West Virginia is largely a family-oriented state. It is not unusual for family members to live near each other and to know with some familiarity the general financial affairs of each other. In this close-knit, communicative environment, it can be helpful for adult children to check with their parents on the status of any estate planning that they have accomplished.
Although the parents may occasionally see such entreaties as self-serving, it is more likely that they will be grateful for the interest and the help. If they are not prepared with an existing estate plan, the impetus provided by the sincere interest of the children can be the spark that gets the process initiated and successfully executed. Along the way, there are recommended guidelines to follow in making the process a smooth ride for all.

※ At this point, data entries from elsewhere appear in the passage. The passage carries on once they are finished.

This design comes from an exercise in tuning for small area, a short achievable clock period and few clock cycles per item on the open sky130 flow, not from production work. The RTL was checked by simulation tests, not by an equivalence proof against the original design.

Design cosine_distance_unit, start of the top module:
module cosine_distance_unit #(
    parameter int W     = 16,
    parameter int FRAC  = 11,
    parameter int TERMS = 4
) (
    input  logic         clk,
    input  logic         reset_n,
    input  logic         start,
    input  logic [W-1:0] x_in,
    input  logic [W-1:0] v_in,
    output logic         busy,
    output logic         done,
    output logic [W-1:0] cos_out,
    output logic [W-1:0] distance,
    output logic         sat
);
Settings: LEC_CHECK=0, ABC_AREA=1, CAP_MARGIN=0, CORE_MARGIN=2, CORE_UTILIZATION=55, PLACE_DENSITY=0.65, SETUP_SLACK_MARGIN=5, SLEW_MARGIN=0, TNS_END_PERCENT=5; clock period 12.0 ns.
run.sh (not shown) runs the stock make flow with config.mk's settings and CLKGATE_MAP_FILE= SYNTH_SCRIPT=/design/flow/synth_recipe.tcl, a recipe that flattens the netlist after the stock synthesis.
The baseline went through all stages and came out clean.
Testbench counts at the start, summed over its fixed seeds: cycles 6,400, items 1,600.
Change:
--- a/flow/design.v
+++ b/flow/design.v
@@ -10,26 +10,26 @@
     input  logic [W-1:0] v_in,
     output logic         busy,
     output logic         done,
     output logic [W-1:0] cos_out,
     output logic [W-1:0] distance,
     output logic         sat
 );
     logic s1_q, s2_q, s3_q, done_q;
     logic accept;
     logic [15:0] a_q, b_q, d_q;
-    logic        xo_q, hi_q, ds_q;
+    logic        hi_q, ds_q;
     logic        sat_q;
     assign busy   = s1_q | s2_q | s3_q;
     assign accept = start & ~busy;
     logic [15:0] x2f;
-    assign x2f = {a_q[15], a_q[14:0] | {15{xo_q & ~s3_q}}};
+    assign x2f = a_q;
     logic [14:0] bc;
     logic        big;
     assign bc  = b_q[14:0];
     assign big = hi_q | b_q[15];
     logic [22:0] t2_full;
     logic [11:0] term2;
     logic cw464, cw465, cw466, cw467, cw468, cw469, cw470, cw471, cw472, cw473, cw474, cw475, cw476, cw477, cw478, cw479, cw480, cw481, cw482, cw483, cw484, cw485, cw486, cw487, cw488, cw489, cw490, cw491, cw492, cw493, cw494, cw495, cw496, cw497, cw498, cw499, cw500, cw501, cw502, cw503, cw504, cw505, cw506, cw507, cw508, cw509, cw510, cw511, cw512, cw513, cw514, cw515, cw516, cw517, cw518, cw519, cw520, cw521, cw522, cw523, cw524, cw525, cw526, cw527, cw528, cw529, cw530, cw531, cw532, cw533, cw534, cw535, cw536, cw537, cw538, cw539, cw540, cw541, cw542, cw543, cw544, cw545, cw546, cw547, cw548, cw549, cw550, cw551, cw552, cw553, cw554, cw555, cw556, cw557, cw558, cw559, cw560, cw561, cw562, cw563, cw564, cw565, cw566, cw567, cw568, cw569, cw570, cw571, cw572, cw573, cw574, cw575, cw576, cw577, cw578, cw579, cw580, cw581, cw582, cw583, cw584, cw585, cw586, cw587, cw588, cw589, cw590, cw591, cw592, cw593, cw594, cw595, cw596, cw597, cw598, cw599, cw600, cw601, cw602, cw603, cw604, cw605, cw606, cw607, cw608, cw609, cw610, cw611, cw612, cw613, cw614, cw615, cw616, cw617, cw618, cw619, cw620, cw621, cw622, cw623, cw624, cw625, cw626, cw627, cw628, cw629, cw630, cw631, cw632, cw633, cw634, cw635, cw636, cw637, cw638, cw639, cw640, cw641, cw642, cw643, cw644, cw645, cw646, cw647, cw648, cw649, cw650, cw651, cw652, cw653, cw654, cw655, cw656, cw657, cw658, cw659, cw660, cw661, cw662, cw663, cw664, cw665, cw666, cw667, cw668, cw669, cw670, cw671, cw672, cw673, cw674, cw675, cw676, cw677, cw678, cw679, cw680, cw681, cw682, cw683, cw684, cw685, cw686, cw687, cw688, cw689, cw690, cw691, cw692, cw693, cw694, cw695, cw696, cw697, cw698, cw699, cw700, cw701, cw702, cw703, cw704, cw705, cw706, cw707, cw708, cw709, cw710, cw711, cw712, cw713, cw714, cw715, cw716, cw717, cw718, cw719, cw720, cw721, cw722, cw723, cw724, cw725, cw726;
     assign cw464 = bc[5] ^ bc[4];
     assign cw465 = bc[5] & bc[4];
     assign cw466 = bc[6] ^ bc[5] ^ bc[3];
@@ -811,23 +811,22 @@
             done_q <= 1'b0;
         end else begin
             s1_q <= accept;
             s2_q <= s1_q;
             s3_q <= s2_q;
             if (accept) done_q <= 1'b0;
             else if (s3_q) done_q <= 1'b1;
         end
     end
     always_ff @(posedge clk) begin
-        if (accept) a_q <= {1'b0, prod[25:11]};
+        if (accept) a_q <= {1'b0, prod[25:11] | {15{x2ovf}}};
         else if (s2_q) a_q <= d_q;
-        if (accept) xo_q <= x2ovf;
         if (s1_q | s2_q) b_q <= prod[26:11];
         else if (s3_q) b_q <= expr3;
         if (busy) begin
             hi_q <= (s3_q ? ((prod[29:27] != 3'b000) && (prod[29:27] != 3'b111))
                           : (prod[29:27] != 3'b000));
             ds_q <= prod[29];
         end
         if (accept) d_q <= v_in;
         else if (s2_q) d_q <= e2;
         else if (s3_q) d_q <= prod[26:11];
=>
- The changed run ran to the end with no violations
- wire length goes up by about 1.8%
- clock-buffer cell count stays the same
- clock skew goes down by 8.1 ps
- sequential share of layout area is about the same
- cell count goes up by 1.6%
Testbench counts after the change, summed over its fixed seeds: cycles 6,400, items 1,600.

## what the ideal ports hide
In the flow no input, the clock included, has a driving cell. The finished layouts below were timed again as built, in two steps. Step 1, drivers: a clkbuf_16 drives clk and a buf_2 each remaining input, both assumed. Step 2 also shifts input and output timing later by t, the mid clock arrival at the registers, as if the neighbouring blocks saw the same clock. a / b / c = ideal / step 1 / step 2; a / b = the first two.
| run | shift t [ns] | setup WS [ns] | hold slack, ns | slew at the worst register clock pin (ns) |
|---|---|---|---|---|
| the first run | 0.349 | 3.414 / 3.414 / 3.283 | 0.502 / 0.502 / 0.502 | 0.09 / 0.09 |
| the second run | 0.340 | 3.422 / 3.422 / 3.111 | 0.508 / 0.508 / 0.508 | 0.08 / 0.08 |
After both steps every run listed still meets setup and hold. The setup slack of the second run, which loses most, moves by 0.000 ns with the drivers and by -0.311 ns with both steps.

The best way to start is to arrange a meeting with the parents. This can be billed as a private matter for family only. Attributing a somewhat formal perception at the outset may be the right touch as opposed to presenting it in too casual or flippant a manner.
The focus should be on what the parents want and should not be engineered or seen as a self-promoting project for any one of the children. Having all adult children on board is another plus, indicating the congenial but committed unanimity of the participants. Getting across to the parents that the children want to be as prepared as possible about the parents' needs for the future will assure them of the appropriate nature of the effort.
It is important not to go through the whole process by using self-help or internet do-it-yourself tactics. An internet kit to construct the personal needs and goals of a lifetime, framed within a legal context, can be a treacherous undertaking. The reassurance that comes with using an estate planning attorney experienced in West Virginia law will be well worth the lasting results. Finishing the process off by telling one's parents that the person's own estate planning has been finalized or updated will be a good way to reassure them that they have done the right thing.